The islands of the Caribbean offer families opportunities to learn about history, gain a greater appreciation for the natural world and share some quality time away from the daily grind.
Families in the Caribbean can ride horseback through Puerto Rico’s El Yunque National Rainforest, go whale watching and rainforest rivertubing in Dominica. They can snorkel with stingrays off the coast of Grand Cayman or the Turks & Caicos, surf Barbados’s foamy Soup Bowl and swim with dolphins in waters off Curacao, the Dominican Republic, Jamaica and Tortola.
Three of the world’s top barrier reefs – located off Belize, the British Virgin Islands and Colombia – boast a variety of corals and fish and, like “fringe” reefs accessed from shores throughout the Caribbean, are shallow enough to snorkel.

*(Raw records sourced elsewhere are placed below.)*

## src/rtl/fpu_pkg.sv

```systemverilog
// Shared definitions for the FPU writeback stage: op codes, flag positions,
// the buffered entry layout and the NaN-box pattern for single results.
package fpu_pkg;

  localparam logic [1:0] OP_ADD = 2'd0;
  localparam logic [1:0] OP_MUL = 2'd1;
  localparam logic [1:0] OP_DIV = 2'd2;

  localparam int FLG_INV = 4;
  localparam int FLG_DBZ = 3;
  localparam int FLG_OVF = 2;
  localparam int FLG_UNF = 1;
  localparam int FLG_INX = 0;

  localparam int WB_TAGW = 5;

  localparam logic [31:0] NAN_BOX = 32'hFFFF_FFFF;

  typedef struct packed {
    logic [63:0]        result;
    logic [4:0]         flags;
    logic [WB_TAGW-1:0] tag;
  } wb_entry_t;

  // The reserved op code 3 is routed to the adder path.
  function automatic logic use_add_path(input logic [1:0] op);
    return (op == OP_ADD) || (op == 2'd3);
  endfunction

  // Single results occupy the upper word of the rounder output; box them.
  function automatic logic [63:0] format_result(input logic [63:0] sel, input logic db);
    return db ? sel : {NAN_BOX, sel[63:32]};
  endfunction

endpackage

```

## src/rtl/fpu_wb_fifo.sv

```systemverilog
// Two-entry result buffer. Pushes into a full buffer and pops from an empty
// one are ignored, so the wrapper may drive push/pop from raw handshakes.
module fpu_wb_fifo
  import fpu_pkg::*;
(
  input  logic      clk,
  input  logic      rst_n,
  input  logic      push,
  input  wb_entry_t push_data,
  input  logic      pop,
  output logic [1:0] count,
  output wb_entry_t head
);

  wb_entry_t mem [2];
  logic      wr_ptr;
  logic      rd_ptr;
  logic      do_push;
  logic      do_pop;

  assign do_push = push && (count != 2'd2);
  assign do_pop  = pop && (count != 2'd0);
  assign head    = mem[rd_ptr];

  // Storage: cleared on reset so the visible head reads as zero when empty.
  always_ff @(posedge clk or negedge rst_n) begin
    if (!rst_n) begin
      mem[0] <= '0;
      mem[1] <= '0;
    end else if (do_push) begin
      mem[wr_ptr] <= push_data;
    end
  end

  // Pointers and occupancy; a simultaneous push and pop leaves count unchanged.
  always_ff @(posedge clk or negedge rst_n) begin
    if (!rst_n) begin
      wr_ptr <= 1'b0;
      rd_ptr <= 1'b0;
      count  <= 2'd0;
    end else begin
      if (do_push) wr_ptr <= ~wr_ptr;
      if (do_pop)  rd_ptr <= ~rd_ptr;
      case ({do_push, do_pop})
        2'b10:   count <= count + 2'd1;
        2'b01:   count <= count - 2'd1;
        default: count <= count;
      endcase
    end
  end

endmodule

```

## src/rtl/fpu_writeback.sv

```systemverilog
// Result stage after the combinational FPU core: selects adder or mul/div
// output, NaN-boxes single results, buffers two entries and keeps the sticky
// exception flags (FPSR) plus an informational trap indication.
module fpu_writeback
  import fpu_pkg::*;
#(
  parameter int DEPTH = 2,
  parameter int TAGW  = 5
) (
  input  logic            clk,
  input  logic            rst_n,
  input  logic            in_valid,
  output logic            in_ready,
  input  logic [1:0]      in_op,
  input  logic            in_db,
  input  logic [TAGW-1:0] in_tag,
  input  logic [63:0]     fp_add,
  input  logic [4:0]      ieee_add,
  input  logic [63:0]     fp_mul,
  input  logic [4:0]      ieee_mul,
  output logic            out_valid,
  input  logic            out_ready,
  output logic [63:0]     out_result,
  output logic [4:0]      out_flags,
  output logic [TAGW-1:0] out_tag,
  output logic            out_trap,
  input  logic [4:0]      trap_en,
  input  logic            fpsr_clr,
  output logic [4:0]      fpsr
);

  wb_entry_t  new_entry;
  wb_entry_t  head;
  logic [1:0] count;
  logic       accept;
  logic       retire;

  // Select and format the incoming operation into a buffer entry.
  always_comb begin
    new_entry = '0;
    if (use_add_path(in_op)) begin
      new_entry.result = format_result(fp_add, in_db);
      new_entry.flags  = ieee_add;
    end else begin
      new_entry.result = format_result(fp_mul, in_db);
      new_entry.flags  = ieee_mul;
    end
    new_entry.tag = in_tag;
  end

  // in_ready depends on registered occupancy only, never on out_ready.
  assign in_ready  = (32'(count) < DEPTH);
  assign out_valid = (count != 2'd0);
  assign accept    = in_valid && in_ready;
  assign retire    = out_valid && out_ready;

  fpu_wb_fifo u_fifo (
    .clk       (clk),
    .rst_n     (rst_n),
    .push      (accept),
    .push_data (new_entry),
    .pop       (retire),
    .count     (count),
    .head      (head)
  );

  assign out_result = head.result;
  assign out_flags  = head.flags;
  assign out_tag    = head.tag;
  assign out_trap   = out_valid && (|(head.flags & trap_en));

  // Sticky flags: a clear in the retire cycle still records the retiring flags.
  always_ff @(posedge clk or negedge rst_n) begin
    if (!rst_n) begin
      fpsr <= 5'd0;
    end else begin
      fpsr <= (fpsr_clr ? 5'd0 : fpsr) | (retire ? head.flags : 5'd0);
    end
  end

endmodule

```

The Caribbean’s first colonial city, Santo Domingo, Dominican Republic, was founded in 1498, and its cathedral, customs house, hospital and university are laid out in a grid pattern that set a precedent for other colonial towns.
Families in St. Kitts can tour a British military fort that African slaves built during the 17th and 18th century European colonial expansion. In San Juan, Puerto Rico, forts date as far back as the 15th century and were strategically important during the American colonial period.
European countries fought for control of these islands throughout the 17th and 18th centuries, and architectural styles throughout the Caribbean often reflect the countries that ruled them.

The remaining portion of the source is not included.